Once the line with "next_wait_cnt = wait_cnt" is found in the entries below, print it and each following line exactly, stopping after the line with "next_mod_ctl.buffered_addr_strobe_n = in_reset"; print nothing else.

-------- PROVIDED DATA --------

$ cat src/logic/mem_board_pkg.sv
// constants, encodings and carrier types for the memory board bus interface
// assumes: one 125 MHz clock, synchronous active-low reset
package mem_board_pkg;

    localparam int ADDR_W         = 27;
    localparam int MOD_ADDR_W     = 22;
    localparam int BYTE_W         = 8;
    localparam int CLK_PERIOD_NS  = 8;
    // processor bus timing: access time before acknowledge
    localparam int ACCESS_TIME_NS = 40;
    localparam int ACCESS_CYCLES  = (ACCESS_TIME_NS + CLK_PERIOD_NS - 1) / CLK_PERIOD_NS;
    // nvram window: upper address bits that select the module
    localparam logic [4:0] NV_WINDOW = 5'h1F;
    localparam int NV_WIN_LSB     = 22;

    // operand size encodings {size1, size0}
    localparam logic [1:0] SIZE_32 = 2'h0;
    localparam logic [1:0] SIZE_8  = 2'h1;
    localparam logic [1:0] SIZE_16 = 2'h2;
    localparam logic [1:0] SIZE_24 = 2'h3;

    typedef enum logic [3:0] {
        ST_IDLE   = 4'h1,
        ST_ACCESS = 4'h2,
        ST_ACK    = 4'h4,
        ST_END    = 4'h8
    } cycle_state_type;

    typedef struct packed {
        logic              addr_strobe_n;
        logic              read_not_write;
        logic [1:0]        operand_size;
        logic              cpu_space_n;
        logic [ADDR_W-1:0] proc_addr;
    } proc_req_type;

    typedef struct packed {
        logic                  buffered_addr_strobe_n;
        logic                  sram_select_n;
        logic                  read_not_write;
        logic [MOD_ADDR_W-1:0] addr;
    } module_ctl_type;

endpackage : mem_board_pkg

$ cat src/logic/mem_board_bus_interface.sv
// memory board bus interface: processor bus slave and nvram module driver
// assumes: processor bus pins are asynchronous; iic slave lives elsewhere
module mem_board_bus_interface (
    input  wire logic                                 clk_i,
    input  wire logic                                 nrst_i,
    input  wire logic                                 board_reset_i,
    input  wire logic                                 supply_low_i,
    input  wire mem_board_pkg::proc_req_type          proc_req_i,
    input  wire logic [31:0]                          proc_data_i,
    output logic      [31:0]                          proc_data_o,
    output logic                                      proc_data_oe_o,
    output logic                                      size_ack0_n_o,
    output logic                                      size_ack1_n_o,
    output logic      [3:0]                           byte_lanes_o,
    output logic      [mem_board_pkg::ADDR_W-1:0]     buffered_addr_o,
    output mem_board_pkg::module_ctl_type             module_ctl_o,
    output logic                                      sram_protect_n_o,
    input  wire logic [mem_board_pkg::BYTE_W-1:0]     module_data_i,
    output logic      [mem_board_pkg::BYTE_W-1:0]     module_data_o,
    output logic                                      module_data_oe_o,
    input  wire logic                                 module_present_n_i,
    output logic                                      module_present_o,
    output logic [3:0]                                access_size_o
);
    localparam int RW = $bits(mem_board_pkg::proc_req_type);

    // ------------------------------------------------------------
    // input synchronisation and reset
    // ------------------------------------------------------------
    mem_board_pkg::proc_req_type req;
    logic [RW-1:0]               req_bits;
    logic [2:0]                  misc_sync;
    logic                        in_reset;
    logic [39:0]                 data_sync;

    // idle bus: strobe high, cpu space inactive, read
    sync2 #(
        .W       (RW),
        .RST_VAL ({1'b1, 1'b1, 2'h0, 1'b1, {mem_board_pkg::ADDR_W{1'b0}}})
    ) u_req_sync (
        .clk_i  (clk_i),
        .nrst_i (nrst_i),
        .d_i    (proc_req_i),
        .q_o    (req_bits)
    );

    sync2 #(
        .W       (3),
        .RST_VAL (3'h5)
    ) u_misc_sync (
        .clk_i  (clk_i),
        .nrst_i (nrst_i),
        .d_i    ({board_reset_i, supply_low_i, module_present_n_i}),
        .q_o    (misc_sync)
    );

    sync2 #(
        .W       (40),
        .RST_VAL (40'h0)
    ) u_data_sync (
        .clk_i  (clk_i),
        .nrst_i (nrst_i),
        .d_i    ({proc_data_i, module_data_i}),
        .q_o    (data_sync)
    );

    assign req      = mem_board_pkg::proc_req_type'(req_bits);
    assign in_reset = !nrst_i || misc_sync[2];

    // ------------------------------------------------------------
    // lane decode
    // ------------------------------------------------------------
    logic [3:0] lanes;
    logic [2:0] nbytes;
    logic [1:0] a_lo;

    always_comb begin
        a_lo = req.proc_addr[1:0];
        case (req.operand_size)
            mem_board_pkg::SIZE_8:  nbytes = 3'h1;
            mem_board_pkg::SIZE_16: nbytes = 3'h2;
            mem_board_pkg::SIZE_24: nbytes = 3'h3;
            default:                nbytes = 3'h4;
        endcase
        // lane 3 is bits 31:24; offset 0 starts at the top lane
        lanes = 4'h0;
        for (int i = 0; i < 4; i++) begin
            if (i >= 32'(a_lo) && i < 32'(a_lo) + 32'(nbytes)) begin
                lanes[3 - i] = 1'b1;
            end
        end
    end

    // ------------------------------------------------------------
    // cycle state machine
    // ------------------------------------------------------------
    mem_board_pkg::cycle_state_type state;
    mem_board_pkg::cycle_state_type next_state;
    logic [7:0]                     wait_cnt;
    logic [7:0]                     next_wait_cnt;
    logic                           is_nv;
    logic                           next_is_nv;
    logic                           rnw;
    logic                           next_rnw;
    logic [3:0]                     lane_reg;
    logic [3:0]                     next_lane_reg;
    logic [31:0]                    rdata;
    logic [31:0]                    next_rdata;
    logic                           protect_n;
    logic                           next_protect_n;
    logic                           hit_nv;

    assign hit_nv = req.proc_addr[mem_board_pkg::ADDR_W-1:mem_board_pkg::NV_WIN_LSB]
                    == mem_board_pkg::NV_WINDOW;

    always_comb begin
        next_state     = state;
        next_wait_cnt  = wait_cnt;
        next_is_nv     = is_nv;
        next_rnw       = rnw;
        next_lane_reg  = lane_reg;
        next_rdata     = rdata;
        next_protect_n = !(misc_sync[2] || misc_sync[1]);
        case (state)
            mem_board_pkg::ST_IDLE: begin
                // cpu space cycles are ignored entirely
                if (!req.addr_strobe_n && req.cpu_space_n) begin
                    next_state    = mem_board_pkg::ST_ACCESS;
                    next_wait_cnt = 8'(mem_board_pkg::ACCESS_CYCLES);
                    next_is_nv    = hit_nv;
                    next_rnw      = req.read_not_write;
                    next_lane_reg = lanes;
                end
            end
            mem_board_pkg::ST_ACCESS: begin
                if (req.addr_strobe_n || !req.cpu_space_n) begin
                    next_state = mem_board_pkg::ST_IDLE;
                end else if (wait_cnt == 8'h1) begin
                    next_state = mem_board_pkg::ST_ACK;
                    next_rdata = {data_sync[7:0], 24'h0};
                end else begin
                    next_wait_cnt = wait_cnt - 8'h1;
                end
            end
            mem_board_pkg::ST_ACK: begin
                if (req.addr_strobe_n) begin
                    next_state = mem_board_pkg::ST_END;
                end
            end
            mem_board_pkg::ST_END: begin
                next_state = mem_board_pkg::ST_IDLE;
            end
            default: begin
                next_state = mem_board_pkg::ST_IDLE;
            end
        endcase
        if (in_reset) begin
            next_state     = mem_board_pkg::ST_IDLE;
            next_wait_cnt  = 8'h0;
            next_is_nv     = 1'b0;
            next_rnw       = 1'b1;
            next_lane_reg  = 4'h0;
            next_rdata     = 32'h0;
            next_protect_n = 1'b0;
        end
    end

    always_ff @(posedge clk_i) begin
        state     <= next_state;
        wait_cnt  <= next_wait_cnt;
        is_nv     <= next_is_nv;
        rnw       <= next_rnw;
        lane_reg  <= next_lane_reg;
        rdata     <= next_rdata;
        protect_n <= next_protect_n;
    end

    // ------------------------------------------------------------
    // registered outputs
    // ------------------------------------------------------------
    logic active;
    logic [31:0] wdata;
    logic [31:0] next_wdata;
    mem_board_pkg::module_ctl_type mod_ctl;
    mem_board_pkg::module_ctl_type next_mod_ctl;
    logic [mem_board_pkg::ADDR_W-1:0] baddr;
    logic [mem_board_pkg::ADDR_W-1:0] next_baddr;

    assign active = (state == mem_board_pkg::ST_ACCESS) || (state == mem_board_pkg::ST_ACK);

    always_comb begin
        next_baddr = in_reset ? '0 : req.proc_addr;
        next_wdata = in_reset ? 32'h0 : data_sync[39:8];
        next_mod_ctl.buffered_addr_strobe_n = in_reset || !active;
        next_mod_ctl.sram_select_n = in_reset || !(active && is_nv && protect_n);
        next_mod_ctl.read_not_write = in_reset ? 1'b1 : rnw;
        next_mod_ctl.addr = in_reset ? '0 : req.proc_addr[mem_board_pkg::MOD_ADDR_W-1:0];
    end

    always_ff @(posedge clk_i) begin
        baddr   <= next_baddr;
        wdata   <= next_wdata;
        mod_ctl <= next_mod_ctl;
    end

    assign buffered_addr_o  = baddr;
    assign module_ctl_o     = mod_ctl;
    assign sram_protect_n_o = protect_n;
    assign module_present_o = !misc_sync[0];
    assign byte_lanes_o     = lane_reg;
    assign access_size_o    = lanes;
    // ack: ack0 ends; ack1 low for a 32-bit port, high for module byte port
    assign size_ack0_n_o    = !(state == mem_board_pkg::ST_ACK);
    assign size_ack1_n_o    = !(state == mem_board_pkg::ST_ACK && !is_nv);
    assign proc_data_o      = rdata;
    assign proc_data_oe_o   = (state == mem_board_pkg::ST_ACK) && rnw;
    assign module_data_o    = wdata[31:24];
    assign module_data_oe_o = active && is_nv && !rnw && !mod_ctl.sram_select_n;

    // ------------------------------------------------------------
    // assertions
    // ------------------------------------------------------------
    property p_reset_idle;
        @(posedge clk_i) misc_sync[2] |=> state == mem_board_pkg::ST_IDLE;
    endproperty
    a_reset_idle: assert property (p_reset_idle) else $error("reset not held");

    property p_protect;
        @(posedge clk_i) disable iff (!nrst_i) (misc_sync[1] || misc_sync[2]) |=> !protect_n;
    endproperty
    a_protect: assert property (p_protect) else $error("protect not asserted");

    property p_select_gated;
        @(posedge clk_i) disable iff (!nrst_i)
            !mod_ctl.sram_select_n |-> $past(is_nv) && $past(protect_n) && $past(active);
    endproperty
    a_select_gated: assert property (p_select_gated) else $error("select outside window");

    property p_select_strobe;
        @(posedge clk_i) disable iff (!nrst_i)
            !mod_ctl.sram_select_n |-> !mod_ctl.buffered_addr_strobe_n;
    endproperty
    a_select_strobe: assert property (p_select_strobe) else $error("select without strobe");

    property p_cpu_space;
        @(posedge clk_i) disable iff (!nrst_i)
            (state == mem_board_pkg::ST_IDLE && !req.cpu_space_n) |=> size_ack0_n_o;
    endproperty
    a_cpu_space: assert property (p_cpu_space) else $error("cpu space acknowledged");

    property p_start;
        @(posedge clk_i) disable iff (!nrst_i || in_reset)
            (state == mem_board_pkg::ST_IDLE && !req.addr_strobe_n && req.cpu_space_n)
            |=> state == mem_board_pkg::ST_ACCESS;
    endproperty
    a_start: assert property (p_start) else $error("cycle not started");

    property p_ack_time;
        @(posedge clk_i) disable iff (!nrst_i || in_reset)
            $rose(state == mem_board_pkg::ST_ACCESS) && !req.addr_strobe_n && req.cpu_space_n
            ##1 (!req.addr_strobe_n && req.cpu_space_n)[*4] |=> !size_ack0_n_o;
    endproperty
    a_ack_time: assert property (p_ack_time) else $error("ack late");

    property p_width;
        @(posedge clk_i) disable iff (!nrst_i)
            !size_ack0_n_o |-> size_ack1_n_o == is_nv;
    endproperty
    a_width: assert property (p_width) else $error("port width wrong");

    property p_lanes8;
        @(posedge clk_i) disable iff (!nrst_i)
            req.operand_size == mem_board_pkg::SIZE_8 |-> $onehot(lanes);
    endproperty
    a_lanes8: assert property (p_lanes8) else $error("byte lane decode");

    c_read:  cover property (@(posedge clk_i) !size_ack0_n_o && rnw);
    c_write: cover property (@(posedge clk_i) !size_ack0_n_o && !rnw);
    c_nv:    cover property (@(posedge clk_i) !mod_ctl.sram_select_n);
endmodule : mem_board_bus_interface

--------

● ANSWER TO THE EXERCISE:
                    next_wait_cnt = wait_cnt - 8'h1;
                end
            end
            mem_board_pkg::ST_ACK: begin
                if (req.addr_strobe_n) begin
                    next_state = mem_board_pkg::ST_END;
                end
            end
            mem_board_pkg::ST_END: begin
                next_state = mem_board_pkg::ST_IDLE;
            end
            default: begin
                next_state = mem_board_pkg::ST_IDLE;
            end
        endcase
        if (in_reset) begin
            next_state     = mem_board_pkg::ST_IDLE;
            next_wait_cnt  = 8'h0;
            next_is_nv     = 1'b0;
            next_rnw       = 1'b1;
            next_lane_reg  = 4'h0;
            next_rdata     = 32'h0;
            next_protect_n = 1'b0;
        end
    end

    always_ff @(posedge clk_i) begin
        state     <= next_state;
        wait_cnt  <= next_wait_cnt;
        is_nv     <= next_is_nv;
        rnw       <= next_rnw;
        lane_reg  <= next_lane_reg;
        rdata     <= next_rdata;
        protect_n <= next_protect_n;
    end

    // ------------------------------------------------------------
    // registered outputs
    // ------------------------------------------------------------
    logic active;
    logic [31:0] wdata;
    logic [31:0] next_wdata;
    mem_board_pkg::module_ctl_type mod_ctl;
    mem_board_pkg::module_ctl_type next_mod_ctl;
    logic [mem_board_pkg::ADDR_W-1:0] baddr;
    logic [mem_board_pkg::ADDR_W-1:0] next_baddr;

    assign active = (state == mem_board_pkg::ST_ACCESS) || (state == mem_board_pkg::ST_ACK);

    always_comb begin
        next_baddr = in_reset ? '0 : req.proc_addr;
        next_wdata = in_reset ? 32'h0 : data_sync[39:8];
        next_mod_ctl.buffered_addr_strobe_n = in_reset || !active;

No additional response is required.